The conflict between Stephen and the Scottish had simmered on for the last few years. It’s clear that King David of Scotland had little time for Stephen, and supporting Matilda’s claim to the throne was just the latest of several excuses he used to raise his banners and invade. Stephen, however, was busy dealing with Matilda, not to mention Robert of Gloucester, and he dealt with the Scottish problem through appeasement – essentially gifting the land to Prince Henry, son of King David. Needless to say, this did not go down well with the other nobles who had claims to the land, especially one Ranulf de Gernon, Earl of Chester. Ranulf’s father had at one time owned the lands of Carlisle and Cumberland, and Ranulf viewed granting them to a foreign power as a supreme insult. First he planned to ambush Prince Henry on the road and kill him, but rumours of the plot surfaced and Stephen himself, along with his guardsmen, escorted Henry safely home. Ranulf then decided instead to occupy Lincoln Castle, which he did by sending his wife’s household there to visit, then arriving himself to “escort her home”, and immediately seizing the castle.
Stephen’s initial reaction was make a pact with Ranulf and grant him the castle, but messages of ill-treatment from the civilians of the town soon forced him to return. There he was welcomed into the city and immediately besieged the castle, though Ranulf managed to escape it before it was surrounded. He immediately declared for Matilda and linked up with Robert of Gloucester to relieve the siege. The stage was set for one of the few large open battles of the war – on one side Robert and Ranulf with their men (and a sizeable contingent of Welsh allies, there in a freebooting rather than official capacity), and on the other Stephen, with his Flemish mercenaries and Breton knights, supported by the local citizenry. Unfortunately Stephen’s Norman nobles decided that the odds were strongly against them, and fled during the fighting. Stephen himself fought on, arming himself with a Danish battle axe that a local gave him after his sword broke, but he was soon overwhelmed and captured. In the eyes of many, the war was over.

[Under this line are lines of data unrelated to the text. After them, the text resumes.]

$ cat config.mk
export PLATFORM = sky130hd
export DESIGN_NAME = vram_bus_master
export DESIGN_NICKNAME = d
export VERILOG_FILES = /design/src/rtl/vram_bus_pkg.sv /design/src/rtl/sync_fifo.sv /design/src/rtl/vram_bus_master.sv
export SDC_FILE = /design/constraint.sdc
export NUM_CORES = 1
export LEC_CHECK = 0
export ABC_AREA = 1
export CAP_MARGIN = 20
export CORE_UTILIZATION = 50
export CTS_BUF_LIST = sky130_fd_sc_hd__clkbuf_8 sky130_fd_sc_hd__clkbuf_16
export DETAILED_ROUTE_END_ITERATION = 12
export PLACE_DENSITY = 0.81
export SLEW_MARGIN = 40
export SYNTH_ARGS = -nofsm -noshare
export SYNTH_HDL_FRONTEND = slang
export SYNTH_SLANG_ARGS = --single-unit
$ cat constraint.sdc
create_clock -name clk -period 4.51 [get_ports clk]
set_clock_uncertainty 0.2 [all_clocks]
set_input_delay 0.902 -clock clk [delete_from_list [all_inputs] [get_ports clk]]
set_output_delay 0.902 -clock clk [all_outputs]
set_load 0.03 [all_outputs]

Matilda, certainly, felt that this put an end to Stephen’s claim. She had him imprisoned in Bristol Castle, first under open arrest and then later in chains. Henry of Blois, Stephen’s brother, also saw this as ending the war – he made a private deal with Matilda to provide the church autonomy that Stephen had promised but never delivered. In return for this, he handed over the (somewhat depleted) royal treasury, and (as papal legate) excommunicated most of Stephen’s remaining supporters. Other churchmen (Theobald the Archbishop of Canterbury among them) were less willing to go along, but they met with Stephen who agreed to release them from their oaths of fealty. Meanwhile, Geoffrey of Anjou, Matilda’s husband, swept up most of the remaining land in Normandy with little resistance.

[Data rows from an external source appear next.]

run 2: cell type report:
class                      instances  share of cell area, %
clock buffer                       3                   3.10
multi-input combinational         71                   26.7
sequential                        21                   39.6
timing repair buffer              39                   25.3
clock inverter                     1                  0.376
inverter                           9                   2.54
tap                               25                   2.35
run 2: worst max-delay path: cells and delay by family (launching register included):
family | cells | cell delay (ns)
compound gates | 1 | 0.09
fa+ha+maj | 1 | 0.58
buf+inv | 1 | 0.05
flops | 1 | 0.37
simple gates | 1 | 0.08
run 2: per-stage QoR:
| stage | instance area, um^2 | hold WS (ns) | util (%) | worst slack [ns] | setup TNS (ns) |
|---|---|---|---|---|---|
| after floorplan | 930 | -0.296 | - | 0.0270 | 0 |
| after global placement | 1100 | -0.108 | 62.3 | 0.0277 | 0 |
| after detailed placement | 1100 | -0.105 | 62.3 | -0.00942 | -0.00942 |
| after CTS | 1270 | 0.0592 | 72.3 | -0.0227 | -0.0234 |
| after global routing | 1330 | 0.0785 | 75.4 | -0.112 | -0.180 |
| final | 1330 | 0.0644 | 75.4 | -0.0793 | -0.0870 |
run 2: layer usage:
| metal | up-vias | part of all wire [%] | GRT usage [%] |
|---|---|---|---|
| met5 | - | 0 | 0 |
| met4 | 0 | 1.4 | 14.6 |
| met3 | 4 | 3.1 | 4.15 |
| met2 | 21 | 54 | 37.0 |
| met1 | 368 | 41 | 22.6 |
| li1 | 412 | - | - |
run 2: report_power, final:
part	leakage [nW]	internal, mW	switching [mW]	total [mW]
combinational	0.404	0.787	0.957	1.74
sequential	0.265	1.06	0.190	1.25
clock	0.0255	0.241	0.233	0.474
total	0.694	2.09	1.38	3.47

Not everyone was so convinced, however. Stephen’s wife, Queen Matilda, appealed directly for her husband’s release. While this was denied, it was noteworthy that few nobles outside Matilda’s immediate supporters appeared to support her pre-coronation acclamation – including, significantly, no delegation from London. Nonetheless, Matilda moved to London to hold her coronation as Queen. It was not to be, however – the populace rose in revolt a few days before the ceremony, and Matilda was forced to flee the city to Oxford.
The “other” Matilda, in the meantime, came into her own. Her husband had previously used her to command forces – just the year before she had secured Dover after it revolted, preventing Empress Matilda landing forces there. Now, in his absence, she became the rallying point for his supporters, and even managed to persuade brother Henry to return to the fold. Henry then besieged the royal castle in Winchester, which Empress Matilda was using as a base. Robert of Gloucester sallied to the rescue, rescuing the Empress and besieging Henry’s forces in turn. Queen Matilda’s army cut their supply lines, however, and Robert of Gloucester and the Empress decided that they had to abandon the siege. Their orderly retreat, however, was attacked by the Queen’s army and turned into an utter rout, cutting the main Angevin forces to pieces. While Empress Matilda escaped, Robert of Gloucester was captured.

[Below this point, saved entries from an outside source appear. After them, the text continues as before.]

File: src/rtl/stream_manager_pkg.sv
// Shared types for the fragmenter slot scheduler: FSM state encoding,
// descriptor field layout and a descriptor sanity helper.
package stream_manager_pkg;

  typedef enum logic [2:0] {
    S_IDLE      = 3'd0,
    S_LOAD      = 3'd1,
    S_ARM       = 3'd2,
    S_FIRE      = 3'd3,
    S_WAIT_DONE = 3'd4,
    S_RECOVER   = 3'd5
  } state_e;

  localparam int unsigned TS_LSB  = 0;
  localparam int unsigned MSS_LSB = 32;
  localparam int unsigned IFG_LSB = 64;
  localparam int unsigned FIELD_W = 32;
  localparam int unsigned DESC_W  = 96;

  // A zero in any field would stall or confuse the fragmenter.
  function automatic logic desc_ok(input logic [DESC_W-1:0] desc);
    return (desc[TS_LSB +: FIELD_W]  != 32'd0) &&
           (desc[MSS_LSB +: FIELD_W] != 32'd0) &&
           (desc[IFG_LSB +: FIELD_W] != 32'd0);
  endfunction

endpackage

File: src/rtl/desc_fifo.sv
// Descriptor FIFO: registered storage, first-word-fall-through head,
// registered ready flag and occupancy level.
module desc_fifo
  import stream_manager_pkg::*;
#(
  parameter int unsigned DEPTH = 4
) (
  input  logic                     clk,
  input  logic                     arst,
  input  logic                     push_valid,
  output logic                     push_ready,
  input  logic [DESC_W-1:0]        push_data,
  input  logic                     pop,
  output logic [DESC_W-1:0]        head,
  output logic [$clog2(DEPTH):0]   level
);

  localparam int unsigned AW = $clog2(DEPTH);
  localparam int unsigned LW = $clog2(DEPTH) + 1;

  logic [DESC_W-1:0] mem_q [DEPTH];
  logic [DESC_W-1:0] mem_d [DEPTH];
  logic [AW-1:0]     wr_ptr_q, wr_ptr_d;
  logic [AW-1:0]     rd_ptr_q, rd_ptr_d;
  logic [LW-1:0]     level_q, level_d;
  logic              ready_q, ready_d;
  logic              do_push_s, do_pop_s;

  // Next-state for pointers, storage, level and the ready flag.
  always_comb begin
    do_push_s = push_valid && ready_q;
    do_pop_s  = pop && (level_q != LW'(0));
    mem_d     = mem_q;
    wr_ptr_d  = wr_ptr_q;
    rd_ptr_d  = rd_ptr_q;
    if (do_push_s) begin
      mem_d[wr_ptr_q] = push_data;
      wr_ptr_d        = wr_ptr_q + AW'(1);
    end else begin
      wr_ptr_d = wr_ptr_q;
    end
    if (do_pop_s) begin
      rd_ptr_d = rd_ptr_q + AW'(1);
    end else begin
      rd_ptr_d = rd_ptr_q;
    end
    level_d = level_q + LW'(do_push_s) - LW'(do_pop_s);
    ready_d = (level_d != LW'(DEPTH));
  end

  // State registers; ready stays low while in reset.
  always_ff @(posedge clk or negedge arst) begin
    if (!arst) begin
      mem_q    <= '{default: '0};
      wr_ptr_q <= '0;
      rd_ptr_q <= '0;
      level_q  <= '0;
      ready_q  <= 1'b0;
    end else begin
      mem_q    <= mem_d;
      wr_ptr_q <= wr_ptr_d;
      rd_ptr_q <= rd_ptr_d;
      level_q  <= level_d;
      ready_q  <= ready_d;
    end
  end

  assign head       = mem_q[rd_ptr_q];
  assign level      = level_q;
  assign push_ready = ready_q;

endmodule

File: src/rtl/frag_slot_scheduler.sv
// Pops slot descriptors, drives fragmenter config and a shaped trigger,
// then waits for completion or times out and pulses a fragmenter reset.
module frag_slot_scheduler
  import stream_manager_pkg::*;
#(
  parameter int unsigned FIFO_DEPTH = 4,
  parameter int unsigned ARM_CYCLES = 2,
  parameter int unsigned TRIG_HIGH  = 4,
  parameter int unsigned TIMEOUT    = 1000000,
  parameter int unsigned RST_CYCLES = 4
) (
  input  logic                          clk,
  input  logic                          arst,
  input  logic [DESC_W-1:0]             s_desc_tdata,
  input  logic                          s_desc_tvalid,
  output logic                          s_desc_tready,
  input  logic                          enable,
  output logic [31:0]                   frag_transfer_size,
  output logic [31:0]                   frag_mss,
  output logic [31:0]                   frag_ifg,
  output logic                          frag_trigger,
  input  logic                          frag_slot_processed,
  output logic                          frag_rst_n,
  output logic                          busy,
  output logic [$clog2(FIFO_DEPTH):0]   fifo_level,
  output logic [31:0]                   slots_done,
  output logic [31:0]                   slots_dropped,
  output logic [31:0]                   slots_timeout
);

  localparam int unsigned LW = $clog2(FIFO_DEPTH) + 1;

  logic [DESC_W-1:0] head_s;
  logic [LW-1:0]     level_s;
  logic              pop_s;

  state_e      state_q, state_d;
  logic [31:0] cnt_q, cnt_d;
  logic [31:0] tcnt_q, tcnt_d;
  logic        latch_q, latch_d;
  logic        trig_q, trig_d;
  logic        rst_n_q, rst_n_d;
  logic        busy_q, busy_d;
  logic [31:0] ts_q, ts_d, mss_q, mss_d, ifg_q, ifg_d;
  logic [31:0] done_q, done_d, dropped_q, dropped_d, timeout_q, timeout_d;

  desc_fifo #(.DEPTH(FIFO_DEPTH)) u_fifo (
    .clk        (clk),
    .arst       (arst),
    .push_valid (s_desc_tvalid),
    .push_ready (s_desc_tready),
    .push_data  (s_desc_tdata),
    .pop        (pop_s),
    .head       (head_s),
    .level      (level_s)
  );

  assign pop_s = (state_q == S_IDLE) && enable && (level_s != LW'(0));

  // Slot sequencing: config is captured at pop so it is already visible in LOAD.
  always_comb begin
    state_d   = state_q;
    cnt_d     = cnt_q;
    tcnt_d    = tcnt_q;
    latch_d   = latch_q;
    trig_d    = trig_q;
    rst_n_d   = rst_n_q;
    ts_d      = ts_q;
    mss_d     = mss_q;
    ifg_d     = ifg_q;
    done_d    = done_q;
    dropped_d = dropped_q;
    timeout_d = timeout_q;
    case (state_q)
      S_IDLE: begin
        if (pop_s) begin
          tcnt_d  = 32'd0;
          latch_d = 1'b0;
          if (desc_ok(head_s)) begin
            ts_d    = head_s[TS_LSB +: FIELD_W];
            mss_d   = head_s[MSS_LSB +: FIELD_W];
            ifg_d   = head_s[IFG_LSB +: FIELD_W];
            state_d = S_LOAD;
          end else begin
            dropped_d = dropped_q + 32'd1;
          end
        end else begin
          state_d = S_IDLE;
        end
      end
      S_LOAD: begin
        state_d = S_ARM;
        cnt_d   = 32'd0;
      end
      S_ARM: begin
        if (cnt_q == 32'(ARM_CYCLES - 1)) begin
          state_d = S_FIRE;
          cnt_d   = 32'd0;
          trig_d  = 1'b1;
        end else begin
          cnt_d = cnt_q + 32'd1;
        end
      end
      S_FIRE: begin
        tcnt_d = tcnt_q + 32'd1;
        if (cnt_q == 32'(TRIG_HIGH - 1)) begin
          trig_d = 1'b0;
          cnt_d  = 32'd0;
          if (latch_q || frag_slot_processed) begin
            done_d  = done_q + 32'd1;
            state_d = S_IDLE;
          end else begin
            state_d = S_WAIT_DONE;
          end
        end else begin
          cnt_d   = cnt_q + 32'd1;
          latch_d = latch_q || frag_slot_processed;
        end
      end
      S_WAIT_DONE: begin
        tcnt_d = tcnt_q + 32'd1;
        // Completion takes priority over a deadline in the same cycle.
        if (frag_slot_processed) begin
          done_d  = done_q + 32'd1;
          state_d = S_IDLE;
        end else if (({1'b0, tcnt_q} + 33'd1) >= 33'(TIMEOUT)) begin
          timeout_d = timeout_q + 32'd1;
          state_d   = S_RECOVER;
          cnt_d     = 32'd0;
          rst_n_d   = 1'b0;
        end else begin
          state_d = S_WAIT_DONE;
        end
      end
      S_RECOVER: begin
        if (cnt_q == 32'(RST_CYCLES - 1)) begin
          rst_n_d = 1'b1;
          state_d = S_IDLE;
        end else begin
          cnt_d = cnt_q + 32'd1;
        end
      end
      default: begin
        state_d = S_IDLE;
        trig_d  = 1'b0;
        rst_n_d = 1'b1;
      end
    endcase
    busy_d = (state_d != S_IDLE);
  end

  // FSM, counters and registered outputs.
  always_ff @(posedge clk or negedge arst) begin
    if (!arst) begin
      state_q   <= S_IDLE;
      cnt_q     <= 32'd0;
      tcnt_q    <= 32'd0;
      latch_q   <= 1'b0;
      trig_q    <= 1'b0;
      rst_n_q   <= 1'b1;
      busy_q    <= 1'b0;
      ts_q      <= 32'd0;
      mss_q     <= 32'd0;
      ifg_q     <= 32'd0;
      done_q    <= 32'd0;
      dropped_q <= 32'd0;
      timeout_q <= 32'd0;
    end else begin
      state_q   <= state_d;
      cnt_q     <= cnt_d;
      tcnt_q    <= tcnt_d;
      latch_q   <= latch_d;
      trig_q    <= trig_d;
      rst_n_q   <= rst_n_d;
      busy_q    <= busy_d;
      ts_q      <= ts_d;
      mss_q     <= mss_d;
      ifg_q     <= ifg_d;
      done_q    <= done_d;
      dropped_q <= dropped_d;
      timeout_q <= timeout_d;
    end
  end

  assign frag_transfer_size = ts_q;
  assign frag_mss           = mss_q;
  assign frag_ifg           = ifg_q;
  assign frag_trigger       = trig_q;
  assign frag_rst_n         = rst_n_q;
  assign busy               = busy_q;
  assign fifo_level         = level_s;
  assign slots_done         = done_q;
  assign slots_dropped      = dropped_q;
  assign slots_timeout      = timeout_q;

endmodule

File: config.mk
export PLATFORM = sky130hd
export DESIGN_NAME = frag_slot_scheduler
export DESIGN_NICKNAME = d
export VERILOG_FILES = /design/src/rtl/stream_manager_pkg.sv /design/src/rtl/desc_fifo.sv /design/src/rtl/frag_slot_scheduler.sv
export SDC_FILE = /design/constraint.sdc
export NUM_CORES = 1
export LEC_CHECK = 0
export CAP_MARGIN = 20
export CORE_MARGIN = 5
export CORE_UTILIZATION = 25
export CTS_CLUSTER_SIZE = 14
export DETAILED_ROUTE_END_ITERATION = 7
export PLACE_DENSITY_LB_ADDON = 0.1
export SETUP_SLACK_MARGIN = 0.1
export SLEW_MARGIN = 20
export SYNTH_ARGS = -nofsm -noshare
export SYNTH_HDL_FRONTEND = slang
export SYNTH_SLANG_ARGS = --single-unit
File: constraint.sdc
create_clock -name clk -period 3.6 [get_ports clk]
set_clock_uncertainty 0.05 [all_clocks]
set_input_delay 0.72 -clock clk [delete_from_list [all_inputs] [get_ports clk]]
set_output_delay 0.72 -clock clk [all_outputs]
set_load 0.005 [all_outputs]
==> results of run 1 <==
kinds of logic (layout without fill, tap and decap cells):
family	Yosys count	count (layout)	share of synthesized area
xor+xnor	103	103	0.0308
mux	582	582	0.261
compound gates	189	189	0.0399
buf+inv	149	592	0.0211
other cells	0	4	0
flops	655	655	0.560
simple gates	439	439	0.0812
fa+ha+maj	13	13	0.00582
per-layer routing:
metal / part of all wire / up-vias / wire (um) / track usage
li1: - / 8652 / - / -
met1: 0.45 / 10100 / 39500 / 0.186
met2: 0.48 / 342 / 42700 / 0.234
met3: 0.041 / 130 / 3580 / 0.0294
met4: 0.025 / 6 / 2240 / 0.0377
met5: 0.00047 / - / 41 / 0
repair_timing:
item | in CTS | in global routing
pin swaps | 7 | 11
setup buffers | 6 | 14
gates cloned | 1 | 5
resized for setup | 21 | 26
endpoints found under the setup margin | 130 | 129
power groups by stage:
stage / sequential, mW / combinational [mW] / clock (mW)
finish: 11.9 / 10.6 / 7.99
detailed placement: 12.0 / 10.1 / 0
global route: 12.2 / 11.5 / 8.62
floorplan: 11.2 / 6.70 / 0
CTS: 11.9 / 10.5 / 8.35
global placement: 11.9 / 9.91 / 0
final cells by class:
type	instances	area share
repair buffers	419	0.118
multi-input cells	1326	0.329
clock inverters	18	0.00422
inverters	29	0.00287
clock buffers	126	0.0645
diodes	4	0.000263
flip-flops and latches	655	0.432
well taps	1524	0.0502
state kept, by name, indices dropped and copies added (netlist names):
register and count:
busy 1, cnt_q 32, frag_ifg 32, frag_mss 32, frag_rst_n 1, frag_transfer_size 32
frag_trigger 1, latch_q 1, slots_done 32, slots_dropped 32, slots_timeout 32, state_q 3
tcnt_q 32, u_fifo.level 3, u_fifo.mem_q 384, u_fifo.push_ready 1, u_fifo.rd_ptr_q 2, u_fifo.wr_ptr_q 2
placed cells by master (no fill, tap or decap), types with 11 or more instances in the layout:
| cell type | instances |
|---|---|
| clkinv_2 | 12 |
| a21oi_1 | 31 |
| o21ai_0 | 64 |
| nand2_1 | 90 |
| clkbuf_8 | 21 |
| ha_1 | 11 |
| clkdlybuf4s50_1 | 298 |
| clkbuf_16 | 87 |
| nor4_1 | 40 |
| buf_12 | 28 |
| mux4_2 | 96 |
| nor3_1 | 33 |
| nand3_1 | 50 |
| xnor2_1 | 50 |
| xor2_1 | 53 |
| inv_1 | 29 |
| and4_1 | 13 |
| dfrtp_1 | 652 |
| nor2_1 | 69 |
| and3_1 | 21 |
| clkbuf_1 | 22 |
| buf_4 | 72 |
| nand4_1 | 49 |
| a31oi_1 | 39 |
| and2_1 | 12 |
| mux2_2 | 481 |
worst min path at each step:
stage	start	end	slack (ns)
floorplan	arst	busy	0.37
global placement	slots_done[31]	slots_done[31]	0.41
detailed placement	slots_done[31]	slots_done[31]	0.41
CTS	arst	slots_dropped[23]	0.11
global route	arst	slots_dropped[24]	0.13
finish	arst	slots_dropped[24]	0.10
worst max-delay path: stages (launching register included):
cell     delay [ns]
dfrtp_4        0.52
buf_12         0.17
buf_16         0.14
buf_4          0.13
mux4_2         0.46
nor4_4         0.31
nand4_1        0.27
o22ai_4        0.39
buf_6          0.16
nor3_4         0.05
buf_12         0.15
buf_16         0.15
mux2_4         0.29
metrics by stage:
stage	cell area, um2	utilization	std cells	setup TNS (ns)	setup slack (ns)
floorplan	29300	-	2130	0	0.708
global placement	34800	0.299	3926	-20.64	-0.233
detailed placement	34800	0.299	3927	-21.85	-0.278
CTS	37600	0.324	4078	0	0.0943
global route	38000	0.327	4097	0	0.0821
finish	38000	0.327	4101	0	0.154
==> impl_metrics.csv, run 1 <==
group,metric,value,unit
logic_synthesis,synthTopCellsByArea,"dfrtp_1, mux2_2, mux4_2, xor2_1, xnor2_1",
timing,tightest_slew,1.01,ns
route,wl_per_cell,21.5,um
clocking,clk_pin_slew_worst_paths,0.06,ns
logic_synthesis,yosysUniqueCellTypes,67,
logic_synthesis,yosysMostFrequentCell,"dfrtp_1",
timing,timing.final.crit_share,0.957,
logic_synthesis,syn_area_per_cell,13.7,um2
route,firstDrtPassIters,5,
logic_synthesis,synth_ff_type,"dfrtp_1",
finish,layout.nets,2627,
logic_synthesis,ys_seq_elements,655,
die,start_util,0.252,
pwr,fin_total_pwr,30.5,mW
route,drc_errors,0,
critical_path,crit_path_start_kind,"flop",
pwr,powerDensity,802,mW/mm2
clocking,cts_buffer_depth,3,
critical_path,startpoint,"u_fifo.rd_ptr_q[0]",
die,die_w,352,um
logic_synthesis,synth_nets,2244,
logic_synthesis,synth_edf_count,0,
clocking,cts_num_sinks,655,
global_routing,grt_max_degree,86,
logic_synthesis,syn_area,0.0293,mm2
critical_path,crit_path_max_fanout,7,
clocking,clk_latency,0.65,ns
logic_synthesis,synth_async_sr_flop_share,1.00,
global_routing,gr-usage-all-layers,0.140,
timing,max_freq,290,MHz
finish,layout-drive-gt1-share,0.337,
min_path,hp-class,"in -> async",
route,antenna_left,0,
die,die_h,352,um
timing,holdWs,0.105,ns
finish,fillers,11400,
die,coreArea,0.116,mm2
critical_path,timing.rr.end,"frag_mss[18]",
timing,setup_viol,0,
route,drt_iter0_markers,803,
global_routing,grt_pass1_wl,135,mm
route,routed_via_density,4.68,
die,rows,125,
route,num_vias,19200,
pwr,ir_drop,0.346,mV
global_routing,overflow,0,
route,drt_wl_total,88.1,mm
critical_path,ff2ff_path_depth,12,
place,place.gp.congestion,0.768,
pwr,p_leak,16.0,nW
global_routing,grt_pass1_vias,20700,
die,io_pins,300,
critical_path,crit_path_end_kind,"flop",
logic_synthesis,netlist_top_cells_count,"dfrtp_1, mux2_2, mux4_2",
logic_synthesis,syn-instance-count,2130,
finish,layout.area.seq,0.0164,mm2
flow_run,maxCapViolCount,0,
pwr,pwr-share-comb,0.348,
clocking,tritoncts,"yes",
critical_path,crit_type,"reg -> reg",
critical_path,critPathCapture,"frag_mss[18]",
logic_synthesis,yosys.area.top_type,"dfrtp_1",
pwr,clkPwrFrac,0.262,
pwr,seqPwrFrac,0.389,
outcome,run_status,"finished, final reports clean",
logic_synthesis,ys_seq_area_frac,0.560,
timing,relSlewSlack,0.326,
critical_path,worstPathArrival,3.90,ns
clocking,cts_htree_levels,3,
pwr,p_sw,9.47,mW
global_routing,grt_antenna_before_repair,11,
place,port_buffers,299,
timing,slew_violations,0,
pwr,netSwitchingFraction,0.311,
clocking,hold_buffers,0,
timing,hold_violations,0,
timing,fin_crit,3.45,ns
critical_path,required,4.06,ns
finish,area_delta_synth_final,29.8,%
clocking,cts_inserted_buffers,82,
die,dieArea,0.124,mm2
critical_path,ff2ff_setup_slack,0.15,ns
clocking,cts-root-buf,"clkbuf_16",
logic_synthesis,synth_top_cell_area_share,0.559,
critical_path,r2r_start,"u_fifo.rd_ptr_q[0]",
pwr,internal_power,21.0,mW
finish,multi_input_area,0.0125,mm2
logic_synthesis,yosys_warnings,0,
timing,rsz0062_at_grt,"yes",
place,dp_hpwl,58.3,mm
(Power assumes the default switching activity.)
==> run 2, diff against run 1 <==
- ABC_AREA: unset -> 1
- ABC_CLOCK_PERIOD_IN_PS: unset -> 3600
- CORE_UTILIZATION: 25 -> 45
==> impl_metrics.csv, run 2 <==
group,metric,value,unit
critical_path,crit_path_start_kind,"flop",
global_routing,grt_pass1_wl,148,mm
place,place_inst,5253,
route,drt_wl_total,91.2,mm
logic_synthesis,ys_seq_elements,655,
critical_path,required,4.08,ns
place,port_buffers,299,
pwr,powerDensity,816,mW/mm2
route,wl_per_cell,16.9,um
timing,tightest_slew,1.03,ns
clocking,clk_pin_slew_worst_paths,0.06,ns
route,wl_met1,42.0,mm
place,placed_cell_area,0.0361,mm2
clocking,cts_num_sinks,655,
critical_path,worstPathArrival,3.71,ns
logic_synthesis,synth_edf_count,0,
global_routing,grt_pass1_vias,26900,
critical_path,path_common_cell,"nand2_1",
logic_synthesis,syn-instance-count,4148,
logic_synthesis,synth_async_sr_flop_share,1.00,
timing,fin_crit,3.23,ns
clocking,cts_htree_levels,3,
route,firstDrtPassIters,5,
finish,area_delta_synth_final,20.8,%
route,antenna_left,0,
finish,instances_no_fill,5385,
critical_path,cp_slowest_cell,"dfrtp_4",
route,wl_met2,42.7,mm
route,num_vias,27500,
clocking,cts_buffer_depth,3,
critical_path,r2r_start,"u_fifo.rd_ptr_q[1]",
finish,most-common-layout-cells,"nand2_1, dfrtp_1, o21ai_0",
critical_path,timing.rr.end,"frag_ifg[1]",
clocking,clk_latency,0.62,ns
clocking,cts-root-buf,"clkbuf_16",
critical_path,crit_path_max_fanout,47,
route,dr.max_layer_used,"met4",
timing,setup_tns,0,ns
logic_synthesis,synth_top_cell_area_share,0.513,
clocking,tritoncts,"yes",
timing,relSlewSlack,0.310,
finish,layout-drive-gt1-share,0.0466,
logic_synthesis,netlist_top_cells_count,"nand2_1, dfrtp_1, o21ai_0",
logic_synthesis,yosys.area.top_type,"dfrtp_1",
logic_synthesis,synth_top_family_by_area,"simple AND/OR/NAND/NOR gates",
place,dp_hpwl,60.9,mm
logic_synthesis,ys_seq_area_frac,0.514,
critical_path,ff2ff_setup_slack,0.37,ns
pwr,p_leak,18.6,nW
finish,final_area,0.0385,mm2
logic_synthesis,synth.area.mux_share,0,
die,die_h,276,um
timing,hold_violations,0,
route,dr_wl_met3,4.81,mm
global_routing,grt_antenna_before_repair,2,
critical_path,crit_chain,"clkinv_2, buf_12, nand3_1, nand2_1, nand4_1, or2_1, nor2_1, nand2_1, nand3_4, buf_16, buf_4, o21ai_0, nand2_1",
finish,largest_register_ff_count,384,
logic_synthesis,synth_compound_area_frac,0.0976,
logic_synthesis,synthAdderAreaFrac,0.00533,
route,routed_via_density,5.11,
die,dieArea,0.0764,mm2
die,io_pins,300,
route,drt_iter0_markers,2068,
timing,slew_violations,0,
critical_path,crit_path_end_kind,"flop",
outcome,run_status,"finished, final reports clean",
timing,timing.final.crit_share,0.898,
finish,fillers,6807,
clocking,cts_inserted_buffers,73,
logic_synthesis,synth_xor_area_frac,0.0305,
min_path,hp-class,"in -> async",
global_routing,grt_max_degree,111,
critical_path,crit_type,"reg -> reg",
logic_synthesis,yosys_warnings,0,
global_routing,overflow,0,
pwr,fin_total_pwr,31.5,mW
clocking,cts_setup_buffers,0,
critical_path,ff2ff_path_depth,13,
finish,layout.nets,4504,
logic_synthesis,synth_ff_type,"dfrtp_1",
logic_synthesis,syn_area,0.0319,mm2
global_routing,gr-usage-all-layers,0.234,
logic_synthesis,syn_area_per_cell,7.70,um2
die,die_w,276,um
pwr,ir_drop,0.574,mV
critical_path,critical_path.max_stage_delay,0.51,ns
finish,final_common_cell,"nand2_1",
die,rows,97,
timing,setup_viol,0,
flow_run,maxCapViolCount,0,
timing,rsz0062_at_grt,"no",
logic_synthesis,yosysUniqueCellTypes,47,
finish,top_register,"u_fifo.mem_q",
timing,max_freq,309,MHz
die,coreArea,0.0701,mm2
place,place.gp.congestion,0.933,
logic_synthesis,synthSimpleGateAreaFrac,0.285,
route,drc_errors,0,
die,start_util,0.455,
logic_synthesis,synth_nets,4262,
clocking,hold_buffers,0,
logic_synthesis,yosysMostFrequentCell,"nand2_1",
logic_synthesis,synthTopCellsByArea,"dfrtp_1, nand2_1, o21ai_0, nand3_1, inv_1",
## run 2: cell types whose count changed in the layout (fill, tap and decap cells not counted), moves of 36 or more
cell     before   now
a31oi_1      39     3
inv_1        29   327
mux2_2      481     0
mux4_2       96     0
nand2_1      90  1557
nand3_1      50   300
nor2_1       69   222
o21ai_0      64   518
## run 2: area by class of cell
cell class | count | area, um2 | share of cell area
Clock inverter | 20 | 228 | 0.00591
Multi-Input combinational cell | 2955 | 13400 | 0.347
Timing Repair Buffer | 370 | 3960 | 0.103
Tap cell | 940 | 1180 | 0.0305
Sequential cell | 655 | 16400 | 0.425
Inverter | 335 | 1270 | 0.0330
Clock buffer | 105 | 2110 | 0.0548
Antenna cell | 5 | 12.5 | 0.000325
## run 2: cells by family (layout without fill, tap and decap cells)
group / Yosys count / in the layout
compound gates: 600 / 600
xor+xnor: 111 / 111
fa+ha+maj: 13 / 13
buf+inv: 539 / 830
flops: 655 / 655
other cells: 0 / 5
simple gates: 2230 / 2231
## run 2: layer usage
metal / up-vias / global-route usage
met5: - / 0
met4: 0 / 0.0510
met3: 121 / 0.0357
met2: 663 / 0.387
met1: 13000 / 0.329
li1: 13800 / -
## run 2: worst max-delay path by stage
| stage | startpoint | to | slack (ns) | cells after the start |
|---|---|---|---|---|
| after global placement | u_fifo.rd_ptr_q[0] | frag_mss[26] | 0.13 | 15 |
| after CTS | u_fifo.rd_ptr_q[0] | frag_mss[26] | 0.14 | 15 |
| after floorplan | enable | u_fifo.push_ready | 1.10 | 11 |
| after global routing | u_fifo.rd_ptr_q[0] | frag_ifg[9] | 0.13 | 15 |
| after detailed placement | u_fifo.rd_ptr_q[1] | slots_dropped[11] | 0.11 | 14 |
| final | u_fifo.rd_ptr_q[1] | frag_ifg[1] | 0.37 | 13 |
## run 2: what timing repair did
action                     in CTS  in global routing
setup endpoints to repair      12                 88
cloned                          0                  2
gates resized for setup         1                  3
hold endpoints to repair        0                  0
## run 2: power breakdown
group | switching [mW] | internal (mW)
clock network | 3.06 | 4.30
registers | 1.88 | 10.2
logic | 7.32 | 4.65
total | 12.3 | 19.2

Once again, attempts were made to settle the war peacefully, and once again the matter broke down. Instead, Robert was exchanged for King Stephen – the Empress was clearly unwilling to execute him, and it was obvious that his imprisonment had not diminished his cause. Meanwhile, however, Robert of Gloucester was vital to her side as a commander who her men would follow. Whatever her rationale, Stephen was freed, and was soon re-crowned by Henry of Blois. His health had suffered from imprisonment, but he recovered enough to journey north and persuade Ranulf of Chester to switch sides once again. With that, the war returned to a more even footing. Normandy was securely under Matilda’s control, but her foothold in England looked shakier and shakier – her stronghold at Oxford was laid under siege in 1142, and she was forced to flee across the frozen river to prevent being captured.The tide had turned once again, and it was clear to everyone that the war was far from over.